Provided information:
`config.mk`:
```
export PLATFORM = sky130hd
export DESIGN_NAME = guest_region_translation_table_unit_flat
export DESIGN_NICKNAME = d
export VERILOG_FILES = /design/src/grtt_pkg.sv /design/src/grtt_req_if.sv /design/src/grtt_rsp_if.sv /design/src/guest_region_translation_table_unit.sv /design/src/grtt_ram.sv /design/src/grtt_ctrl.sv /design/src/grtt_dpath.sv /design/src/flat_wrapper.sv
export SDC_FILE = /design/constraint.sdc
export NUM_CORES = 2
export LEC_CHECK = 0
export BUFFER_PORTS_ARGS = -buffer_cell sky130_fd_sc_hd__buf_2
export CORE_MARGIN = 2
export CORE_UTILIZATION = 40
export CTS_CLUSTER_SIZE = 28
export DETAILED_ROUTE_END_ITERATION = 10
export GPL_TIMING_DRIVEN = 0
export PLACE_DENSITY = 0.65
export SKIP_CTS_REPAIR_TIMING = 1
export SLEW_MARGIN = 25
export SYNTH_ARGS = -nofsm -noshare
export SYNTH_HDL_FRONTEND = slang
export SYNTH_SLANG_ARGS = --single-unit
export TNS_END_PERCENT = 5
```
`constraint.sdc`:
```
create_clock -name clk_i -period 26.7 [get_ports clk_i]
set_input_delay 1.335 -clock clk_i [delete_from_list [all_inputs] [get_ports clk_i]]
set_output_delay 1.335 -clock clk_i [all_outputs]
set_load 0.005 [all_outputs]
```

Task to complete: Provide a faithful, complete copy of the entries above.

Final answer:
`config.mk`:
```
export PLATFORM = sky130hd
export DESIGN_NAME = guest_region_translation_table_unit_flat
export DESIGN_NICKNAME = d
export VERILOG_FILES = /design/src/grtt_pkg.sv /design/src/grtt_req_if.sv /design/src/grtt_rsp_if.sv /design/src/guest_region_translation_table_unit.sv /design/src/grtt_ram.sv /design/src/grtt_ctrl.sv /design/src/grtt_dpath.sv /design/src/flat_wrapper.sv
export SDC_FILE = /design/constraint.sdc
export NUM_CORES = 2
export LEC_CHECK = 0
export BUFFER_PORTS_ARGS = -buffer_cell sky130_fd_sc_hd__buf_2
export CORE_MARGIN = 2
export CORE_UTILIZATION = 40
export CTS_CLUSTER_SIZE = 28
export DETAILED_ROUTE_END_ITERATION = 10
export GPL_TIMING_DRIVEN = 0
export PLACE_DENSITY = 0.65
export SKIP_CTS_REPAIR_TIMING = 1
export SLEW_MARGIN = 25
export SYNTH_ARGS = -nofsm -noshare
export SYNTH_HDL_FRONTEND = slang
export SYNTH_SLANG_ARGS = --single-unit
export TNS_END_PERCENT = 5
```
`constraint.sdc`:
```
create_clock -name clk_i -period 26.7 [get_ports clk_i]
set_input_delay 1.335 -clock clk_i [delete_from_list [all_inputs] [get_ports clk_i]]
set_output_delay 1.335 -clock clk_i [all_outputs]
set_load 0.005 [all_outputs]
```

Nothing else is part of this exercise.